SUPPLIED RECORDS:
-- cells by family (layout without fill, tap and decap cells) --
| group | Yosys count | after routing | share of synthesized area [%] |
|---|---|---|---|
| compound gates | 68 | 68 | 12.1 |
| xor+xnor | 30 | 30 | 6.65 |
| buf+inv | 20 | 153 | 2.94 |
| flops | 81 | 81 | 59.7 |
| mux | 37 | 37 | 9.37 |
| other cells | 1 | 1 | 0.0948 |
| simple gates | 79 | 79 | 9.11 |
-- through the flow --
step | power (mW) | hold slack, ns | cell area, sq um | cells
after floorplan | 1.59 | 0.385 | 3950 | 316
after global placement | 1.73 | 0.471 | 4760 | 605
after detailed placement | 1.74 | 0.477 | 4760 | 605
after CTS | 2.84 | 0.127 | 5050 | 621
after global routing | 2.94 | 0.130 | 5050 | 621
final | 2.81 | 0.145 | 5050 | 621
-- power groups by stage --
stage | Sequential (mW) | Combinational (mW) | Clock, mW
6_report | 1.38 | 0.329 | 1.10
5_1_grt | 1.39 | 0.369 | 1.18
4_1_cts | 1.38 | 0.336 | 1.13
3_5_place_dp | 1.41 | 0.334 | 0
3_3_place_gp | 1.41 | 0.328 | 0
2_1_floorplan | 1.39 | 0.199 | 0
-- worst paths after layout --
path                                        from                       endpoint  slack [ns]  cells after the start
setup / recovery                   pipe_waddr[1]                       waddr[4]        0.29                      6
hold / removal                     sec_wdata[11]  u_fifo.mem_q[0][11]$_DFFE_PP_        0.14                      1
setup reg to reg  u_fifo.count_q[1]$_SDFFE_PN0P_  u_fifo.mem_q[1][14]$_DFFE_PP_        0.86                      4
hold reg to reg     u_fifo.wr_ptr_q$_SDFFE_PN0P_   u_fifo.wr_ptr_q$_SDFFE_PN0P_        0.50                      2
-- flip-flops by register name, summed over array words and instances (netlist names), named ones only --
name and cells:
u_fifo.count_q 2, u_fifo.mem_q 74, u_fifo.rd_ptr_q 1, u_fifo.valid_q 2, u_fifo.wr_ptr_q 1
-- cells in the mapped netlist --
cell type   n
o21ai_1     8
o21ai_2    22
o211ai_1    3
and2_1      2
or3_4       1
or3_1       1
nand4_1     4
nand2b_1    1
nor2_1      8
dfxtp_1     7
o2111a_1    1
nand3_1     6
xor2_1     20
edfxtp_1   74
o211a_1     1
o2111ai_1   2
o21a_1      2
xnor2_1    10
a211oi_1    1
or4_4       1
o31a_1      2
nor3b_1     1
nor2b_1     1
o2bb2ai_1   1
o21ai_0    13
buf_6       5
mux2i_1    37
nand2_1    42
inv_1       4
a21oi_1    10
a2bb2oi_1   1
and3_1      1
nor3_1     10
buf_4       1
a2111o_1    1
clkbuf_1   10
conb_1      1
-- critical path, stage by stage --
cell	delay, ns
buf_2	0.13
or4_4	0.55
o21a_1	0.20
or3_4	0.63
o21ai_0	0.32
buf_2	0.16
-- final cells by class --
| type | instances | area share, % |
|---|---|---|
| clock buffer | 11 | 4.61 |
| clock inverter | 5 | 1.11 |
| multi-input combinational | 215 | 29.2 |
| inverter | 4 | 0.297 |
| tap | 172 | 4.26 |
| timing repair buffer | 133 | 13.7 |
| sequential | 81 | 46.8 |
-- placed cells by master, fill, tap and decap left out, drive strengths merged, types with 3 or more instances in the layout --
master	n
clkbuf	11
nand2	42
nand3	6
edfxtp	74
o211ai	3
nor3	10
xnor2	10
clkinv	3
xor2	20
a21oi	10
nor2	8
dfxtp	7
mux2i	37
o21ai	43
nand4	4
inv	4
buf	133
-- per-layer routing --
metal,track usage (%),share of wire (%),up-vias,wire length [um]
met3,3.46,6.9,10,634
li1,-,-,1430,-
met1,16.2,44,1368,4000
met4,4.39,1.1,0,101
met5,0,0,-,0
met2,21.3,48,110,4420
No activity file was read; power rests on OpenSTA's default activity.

REQUIRED ACTION: Exact copies of all the entries above are required.

THE ANSWER:
-- cells by family (layout without fill, tap and decap cells) --
| group | Yosys count | after routing | share of synthesized area [%] |
|---|---|---|---|
| compound gates | 68 | 68 | 12.1 |
| xor+xnor | 30 | 30 | 6.65 |
| buf+inv | 20 | 153 | 2.94 |
| flops | 81 | 81 | 59.7 |
| mux | 37 | 37 | 9.37 |
| other cells | 1 | 1 | 0.0948 |
| simple gates | 79 | 79 | 9.11 |
-- through the flow --
step | power (mW) | hold slack, ns | cell area, sq um | cells
after floorplan | 1.59 | 0.385 | 3950 | 316
after global placement | 1.73 | 0.471 | 4760 | 605
after detailed placement | 1.74 | 0.477 | 4760 | 605
after CTS | 2.84 | 0.127 | 5050 | 621
after global routing | 2.94 | 0.130 | 5050 | 621
final | 2.81 | 0.145 | 5050 | 621
-- power groups by stage --
stage | Sequential (mW) | Combinational (mW) | Clock, mW
6_report | 1.38 | 0.329 | 1.10
5_1_grt | 1.39 | 0.369 | 1.18
4_1_cts | 1.38 | 0.336 | 1.13
3_5_place_dp | 1.41 | 0.334 | 0
3_3_place_gp | 1.41 | 0.328 | 0
2_1_floorplan | 1.39 | 0.199 | 0
-- worst paths after layout --
path                                        from                       endpoint  slack [ns]  cells after the start
setup / recovery                   pipe_waddr[1]                       waddr[4]        0.29                      6
hold / removal                     sec_wdata[11]  u_fifo.mem_q[0][11]$_DFFE_PP_        0.14                      1
setup reg to reg  u_fifo.count_q[1]$_SDFFE_PN0P_  u_fifo.mem_q[1][14]$_DFFE_PP_        0.86                      4
hold reg to reg     u_fifo.wr_ptr_q$_SDFFE_PN0P_   u_fifo.wr_ptr_q$_SDFFE_PN0P_        0.50                      2
-- flip-flops by register name, summed over array words and instances (netlist names), named ones only --
name and cells:
u_fifo.count_q 2, u_fifo.mem_q 74, u_fifo.rd_ptr_q 1, u_fifo.valid_q 2, u_fifo.wr_ptr_q 1
-- cells in the mapped netlist --
cell type   n
o21ai_1     8
o21ai_2    22
o211ai_1    3
and2_1      2
or3_4       1
or3_1       1
nand4_1     4
nand2b_1    1
nor2_1      8
dfxtp_1     7
o2111a_1    1
nand3_1     6
xor2_1     20
edfxtp_1   74
o211a_1     1
o2111ai_1   2
o21a_1      2
xnor2_1    10
a211oi_1    1
or4_4       1
o31a_1      2
nor3b_1     1
nor2b_1     1
o2bb2ai_1   1
o21ai_0    13
buf_6       5
mux2i_1    37
nand2_1    42
inv_1       4
a21oi_1    10
a2bb2oi_1   1
and3_1      1
nor3_1     10
buf_4       1
a2111o_1    1
clkbuf_1   10
conb_1      1
-- critical path, stage by stage --
cell	delay, ns
buf_2	0.13
or4_4	0.55
o21a_1	0.20
or3_4	0.63
o21ai_0	0.32
buf_2	0.16
-- final cells by class --
| type | instances | area share, % |
|---|---|---|
| clock buffer | 11 | 4.61 |
| clock inverter | 5 | 1.11 |
| multi-input combinational | 215 | 29.2 |
| inverter | 4 | 0.297 |
| tap | 172 | 4.26 |
| timing repair buffer | 133 | 13.7 |
| sequential | 81 | 46.8 |
-- placed cells by master, fill, tap and decap left out, drive strengths merged, types with 3 or more instances in the layout --
master	n
clkbuf	11
nand2	42
nand3	6
edfxtp	74
o211ai	3
nor3	10
xnor2	10
clkinv	3
xor2	20
a21oi	10
nor2	8
dfxtp	7
mux2i	37
o21ai	43
nand4	4
inv	4
buf	133
-- per-layer routing --
metal,track usage (%),share of wire (%),up-vias,wire length [um]
met3,3.46,6.9,10,634
li1,-,-,1430,-
met1,16.2,44,1368,4000
met4,4.39,1.1,0,101
met5,0,0,-,0
met2,21.3,48,110,4420
No activity file was read; power rests on OpenSTA's default activity.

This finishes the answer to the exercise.